Back in his living room, Johnson fed a cassette into his VCR. He played some of his great downhill runs, including the dramatic Sarajevo bomb run. He seemed to enjoy the show.

He left the room and came back with a small case, opened it and showed me his gold medal. You can get a goose bump or two holding a huge hunk of gold that represents a landmark Olympic triumph, an ultimate victory in the most dangerous Olympic event.

“I never take it out to look at it,” Johnson said. “It’s more for everybody else.”

What about his future in skiing?

“I could’ve hung up the boards after winning the gold medal,” Johnson said, “but I was just starting to have some fun. Maybe I had too much fun last summer. But I was kind of lost. I had my Olympic medal, two World Cups, what else was there for me to win?
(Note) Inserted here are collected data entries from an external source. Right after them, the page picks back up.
## src/rtl/fetch_queue.sv

```systemverilog
// Instruction buffer between fetch and decode: DEPTH-entry FIFO of {instr, pc} with flush.
// Latency 1 cycle push-to-head (no bypass); in_ready drops only when full, a full queue ignores same-cycle push.
module fetch_queue #(
  parameter int          DEPTH = 2,
  parameter logic [31:0] NOP   = 32'h00000013
) (
  input  logic                       clk,
  input  logic                       reset,
  input  logic                       in_valid,
  output logic                       in_ready,
  input  logic [31:0]                in_instr,
  input  logic [31:0]                in_pc,
  input  logic                       flush,
  output logic                       out_valid,
  input  logic                       out_ready,
  output logic [31:0]                out_instr,
  output logic [31:0]                out_pc,
  output logic [$clog2(DEPTH):0]     count
);

  localparam int PW = $clog2(DEPTH);
  localparam int CW = PW + 1;
  localparam logic [CW-1:0] FULL = CW'(DEPTH);

  typedef struct packed {
    logic [31:0] instr;
    logic [31:0] pc;
  } entry_t;

  entry_t          mem [DEPTH];
  logic [PW-1:0]   wr_ptr;
  logic [PW-1:0]   rd_ptr;
  logic [CW-1:0]   occ;
  logic            push;
  logic            pop;

  assign in_ready  = (occ != FULL);
  assign out_valid = (occ != '0);
  assign push      = in_valid && in_ready;
  assign pop       = out_valid && out_ready;
  assign count     = occ;
  assign out_instr = out_valid ? mem[rd_ptr].instr : NOP;
  assign out_pc    = out_valid ? mem[rd_ptr].pc    : 32'h0;

  // Array contents survive flush/reset; occupancy alone decides what is visible.
  always_ff @(posedge clk) begin
    if (push && !flush) begin
      mem[wr_ptr] <= '{instr: in_instr, pc: in_pc};
    end
  end

  always_ff @(posedge clk or negedge reset) begin
    if (!reset) begin
      wr_ptr <= '0;
      rd_ptr <= '0;
      occ    <= '0;
    end else if (flush) begin
      wr_ptr <= '0;
      rd_ptr <= '0;
      occ    <= '0;
    end else begin
      if (push) wr_ptr <= wr_ptr + PW'(1);
      if (pop)  rd_ptr <= rd_ptr + PW'(1);
      case ({push, pop})
        2'b10:   occ <= occ + CW'(1);
        2'b01:   occ <= occ - CW'(1);
        default: occ <= occ;
      endcase
    end
  end

endmodule

```

## config.mk

```make
export PLATFORM = sky130hd
export DESIGN_NAME = fetch_queue
export DESIGN_NICKNAME = d
export VERILOG_FILES = /design/src/rtl/fetch_queue.sv
export SDC_FILE = /design/constraint.sdc
export NUM_CORES = 1
export LEC_CHECK = 0
export BUFFER_PORTS_ARGS = -buffer_cell sky130_fd_sc_hd__buf_4
export CORE_UTILIZATION = 52
export CTS_CLUSTER_DIAMETER = 80
export DETAILED_ROUTE_END_ITERATION = 7
export PLACE_DENSITY_LB_ADDON = 0.3
export RECOVER_POWER = 50
export SKIP_CTS_REPAIR_TIMING = 1
export SLEW_MARGIN = 20
export SYNTH_ARGS = -nofsm -noshare
export SYNTH_HDL_FRONTEND = slang
export SYNTH_SLANG_ARGS = --single-unit
```

## constraint.sdc

```tcl
create_clock -name clk -period 6.72 [get_ports clk]
set_input_delay 0.336 -clock clk [delete_from_list [all_inputs] [get_ports clk]]
set_output_delay 0.336 -clock clk [all_outputs]
set_load 0.01 [all_outputs]
```

==> flow_metrics.tcl <==
set metrics [dict create \
    outcome "finished, violations left" \
    violations "capacitance limit, slew limit" \
    initial_core_util_pct 54.16 \
    yosys_warnings 0 \
    placed_area_um2 6177 \
    worstMarginPinSlew_ns 3.679 \
    ir_worst_vdd_mv 0.2115 \
    hold_viol 0 \
    min_period_ns 4.109 \
    vias 3074 \
    arrival_ns 4.13 \
    finalInstanceArea_um2 7126 \
    final_common_cell "edfxtp_1" \
    die_y_um 100.3 \
    fill_cells 600 \
    initialDrtViolationCount 100 \
    die-area_um2 10070 \
    drv_cap 3 \
    io_pins 137 \
    grt_pass1_vias 2897 \
    min_path_type "input pin to register" \
    core-area_um2 9284 \
    slew_viol_final 146 \
    syn_avg_cell_area_um2 16.99 \
    dp_slack_ns 4.598 \
    rsz0062_at_grt "false" \
    gr-total-overflow 0 \
    synthesis.nets 365 \
    crit_path_end_kind "register" \
    antenna_found_initial 0 \
    wl_mm 10.03 \
    skew_ns 0.005964 \
    ys_ff_latch 132 \
    p_leak_uw 0.002644 \
    grt_first_pass_wirelength_mm 14.11 \
    wl_per_cell_um 16.03 \
    antenna_left 0 \
    htree_levels 4 \
    cp-start-kind "register" \
    synthCells 296 \
    drive_gt1_share_pct 31.19 \
    port-buffer-count 136 \
    cts-root-buf "clkbuf_8" \
    fp-row-count 35 \
    worst-setup-path-type "register to register" \
    regArea_um2 3944 \
    cts_sinks 132 \
    place_hpwl_mm 5.539 \
    syn-cell-area_um2 5029 \
    syn_to_final_growth_pct 41.70 \
    nNetsFinal 554 \
    grtUsageTotal_pct 19.03 \
    multiInputGateArea_um2 1008 \
    slowest_delay_ns 2.61 \
    cts.clk_slew.worst_paths_ns 0.06 \
    critPathRequiredTime_ns 6.74 \
    period_share_pct 61.14 \
    cts-buffers-inserted 17 \
    cp_max_fo 64 \
    drc 0 \
    cts_buffer_depth 2 \
    cp_slowest_cell "clkbuf_1" \
    grt_max_degree 66 \
    ys_types 21 \
    fmax_mhz 243.4 \
    max_slew_margin_pct -145.3 \
    drt_first_pass_iters 5 \
    gp_congestion 0.7589 \
    clkLatencyLatePin_ns 0.49 \
    setup_tns_ns 0 \
    cp_cell_sequence "nor2b_1 -> inv_1 -> nand2_1 -> nor3_1 -> clkbuf_1" \
    cts_tree "yes" \
    die_w_um 100.3 \
    final_cell_mix "edfxtp_1, buf_4, mux2i_1" \
    viasPerCell 4.911 \
    yosysSeqAreaShare_pct 78.43 \
    num_antenna_cells 0 \
    power_per_cell_area_nw_per_um2 288.6 \
    setup_viol 0 \
    layout_setup_ws_ns 2.611 \
]
-- per-stage QoR --
stage | power [µW] | hold slack [ns] | util [%] | cells
6_report | 2056 | 0.05201 | 76.75 | 626
4_1_cts | 2049 | -0.3967 | 72.76 | 582
2_1_floorplan | 1068 | 0.04041 | - | 296
5_1_grt | 2124 | 0.01972 | 76.75 | 626
3_5_place_dp | 1166 | 0.1350 | 66.54 | 551
3_3_place_gp | 1162 | 0.1349 | 66.54 | 551
-- power breakdown --
group	internal, µW	switching, µW
clock	560	326
sequential	939	18.7
combinational	112	101
-- Yosys cell counts --
| cell type | instances | share of area, % |
|---|---|---|
| nand3b_1 | 1 | 0.15 |
| nor3b_1 | 1 | 0.15 |
| or3_2 | 1 | 0.15 |
| nor2b_1 | 1 | 0.12 |
| mux2i_1 | 64 | 13 |
| or4b_1 | 1 | 0.20 |
| o21ai_0 | 3 | 0.30 |
| nand3_1 | 1 | 0.099 |
| nor2_1 | 64 | 4.8 |
| edfxtp_1 | 128 | 76 |
| buf_4 | 5 | 0.75 |
| a21oi_1 | 2 | 0.20 |
| nor3_1 | 1 | 0.099 |
| inv_1 | 2 | 0.15 |
| nand2_1 | 5 | 0.37 |
| a22oi_1 | 1 | 0.15 |
| buf_2 | 8 | 0.80 |
| xor2_1 | 1 | 0.17 |
| dfrtp_1 | 4 | 2.0 |
| inv_2 | 1 | 0.075 |
| a31oi_1 | 1 | 0.12 |
-- metal layers --
metal / wire length [µm] / GRT usage, % / vias up
met1: 4009 / 24.04 / 1472
li1: - / - / 1477
met2: 5407 / 30.72 / 119
met3: 565 / 6.128 / 6
met5: 0 / 0 / -
met4: 51 / 7.581 / 0
-- worst paths after layout --
path,start,end,slack (ns),depth (start not counted)
max,count[1],mem[0][15],2.61,5
min in group asynchronous,reset,count[1],0.21,2
min reg2reg,wr_ptr,wr_ptr,0.61,2
min,flush,count[1],0.05,2
max reg2reg,count[1],mem[0][15],2.61,5
max in group asynchronous,reset,rd_ptr,6.32,2
-- final cells by class --
type,instances,area share [%]
clock buffer,17,5.812
clock inverter,14,2.300
timing repair buffer,183,19.96
sequential,132,55.35
tap,129,2.265
multi-input combinational,148,14.15
inverter,3,0.1580
-- state kept, by name (all words and copies together), names as in the netlist --
| signal | cells |
|---|---|
| mem | 128 |
| wr_ptr | 1 |
| count | 2 |
| rd_ptr | 1 |
-- logic make-up (layout without fill, tap and decap cells) --
kind of cell              count (synthesis)  in the layout  share of synthesized area [%]
AOI/OAI and AO/OA                         7              7                         0.7714
and+or+nand+nor                          76             76                          6.121
muxes                                    64             64                          12.74
xor gates and xnor gates                  1              1                         0.1742
buffers and inverters                    16            217                          1.767
DFF                                     132            132                          78.43
-- critical path, delay by kind of cell, from the launching register on --
family | cells | cell delay, ns
buffers and inverters | 2 | 2.70
flip-flops | 1 | 0.46
AND/OR/NAND/NOR | 3 | 0.44
Power figures use the tool's default switching activity.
“I’d say I got a little out of shape. But I was more out of shape mentally than physically. Halfway through the world championship season, I just wanted to get it over with.”

But he decided not to quit. He recently went back into training, rejoined the U.S. ski team that he quit last May in a dispute over money. He knows that the cash flow can dry up if he doesn’t keep skiing, and winning. He has decided he wants another gold medal in ‘88, and all the goodies that go along with it. He wants to thumb his nasen at the Austrians one more sweet time. He is fired up.

Johnson tossed another bag into the Porsche and excused himself. He had to get down a mountain.